[src/rtl/bmo_pkg.sv]
package bmo_pkg;

  localparam int unsigned MAX_WIDTH_DEF  = 1024;
  localparam int unsigned MAX_HEIGHT_DEF = 1024;

  localparam int unsigned PIX_W      = 8;
  localparam int unsigned CFG_IDX_W  = 2;
  localparam int unsigned CFG_DATA_W = 11;

  localparam logic [CFG_IDX_W-1:0] REG_THRESHOLD = 2'd0;
  localparam logic [CFG_IDX_W-1:0] REG_WIDTH     = 2'd1;
  localparam logic [CFG_IDX_W-1:0] REG_HEIGHT    = 2'd2;

  localparam logic [PIX_W-1:0] THRESHOLD_RST = 8'd127;
  localparam int unsigned      WIDTH_RST     = 640;
  localparam int unsigned      HEIGHT_RST    = 480;

  localparam logic [PIX_W-1:0] PIX_FG = 8'd255;
  localparam logic [PIX_W-1:0] PIX_BG = 8'd0;

  localparam logic MODE_PIXEL = 1'b0;

  localparam int unsigned OFIFO_DEPTH = 8;

  // 3x3 window: [column][row], column 0 = left, row 2 = top
  typedef logic [2:0][2:0] win_t;

  typedef struct packed {
    logic top;
    logic bottom;
    logic left;
    logic right;
  } border_t;

  // step of the window pipeline
  typedef struct packed {
    logic    valid;
    logic    emit;
    logic    last;
    border_t eb;
    border_t ob;
  } tick_t;

  typedef struct packed {
    logic [PIX_W-1:0] pixel;
    logic             last;
  } res_t;

  // Minimum (use_and) or maximum over the window, neighbors outside the frame skipped.
  function automatic logic win_reduce(input win_t win, input border_t bd, input logic use_and);
    logic acc;
    logic keep;
    acc = use_and;
    for (int c = 0; c < 3; c++) begin
      for (int r = 0; r < 3; r++) begin
        keep = !((c == 0 && bd.left) || (c == 2 && bd.right) ||
                 (r == 2 && bd.top) || (r == 0 && bd.bottom));
        if (keep) begin
          acc = use_and ? (acc & win[c][r]) : (acc | win[c][r]);
        end
      end
    end
    return acc;
  endfunction

endpackage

━━━━━━━━━━━━━━━━━━━━━━━━━━━━━━

TASK REQUIREMENTS:
Repeat, word for word, all the lines above.

ANSWER SPACE:
[src/rtl/bmo_pkg.sv]
package bmo_pkg;

  localparam int unsigned MAX_WIDTH_DEF  = 1024;
  localparam int unsigned MAX_HEIGHT_DEF = 1024;

  localparam int unsigned PIX_W      = 8;
  localparam int unsigned CFG_IDX_W  = 2;
  localparam int unsigned CFG_DATA_W = 11;

  localparam logic [CFG_IDX_W-1:0] REG_THRESHOLD = 2'd0;
  localparam logic [CFG_IDX_W-1:0] REG_WIDTH     = 2'd1;
  localparam logic [CFG_IDX_W-1:0] REG_HEIGHT    = 2'd2;

  localparam logic [PIX_W-1:0] THRESHOLD_RST = 8'd127;
  localparam int unsigned      WIDTH_RST     = 640;
  localparam int unsigned      HEIGHT_RST    = 480;

  localparam logic [PIX_W-1:0] PIX_FG = 8'd255;
  localparam logic [PIX_W-1:0] PIX_BG = 8'd0;

  localparam logic MODE_PIXEL = 1'b0;

  localparam int unsigned OFIFO_DEPTH = 8;

  // 3x3 window: [column][row], column 0 = left, row 2 = top
  typedef logic [2:0][2:0] win_t;

  typedef struct packed {
    logic top;
    logic bottom;
    logic left;
    logic right;
  } border_t;

  // step of the window pipeline
  typedef struct packed {
    logic    valid;
    logic    emit;
    logic    last;
    border_t eb;
    border_t ob;
  } tick_t;

  typedef struct packed {
    logic [PIX_W-1:0] pixel;
    logic             last;
  } res_t;

  // Minimum (use_and) or maximum over the window, neighbors outside the frame skipped.
  function automatic logic win_reduce(input win_t win, input border_t bd, input logic use_and);
    logic acc;
    logic keep;
    acc = use_and;
    for (int c = 0; c < 3; c++) begin
      for (int r = 0; r < 3; r++) begin
        keep = !((c == 0 && bd.left) || (c == 2 && bd.right) ||
                 (r == 2 && bd.top) || (r == 0 && bd.bottom));
        if (keep) begin
          acc = use_and ? (acc & win[c][r]) : (acc | win[c][r]);
        end
      end
    end
    return acc;
  endfunction

endpackage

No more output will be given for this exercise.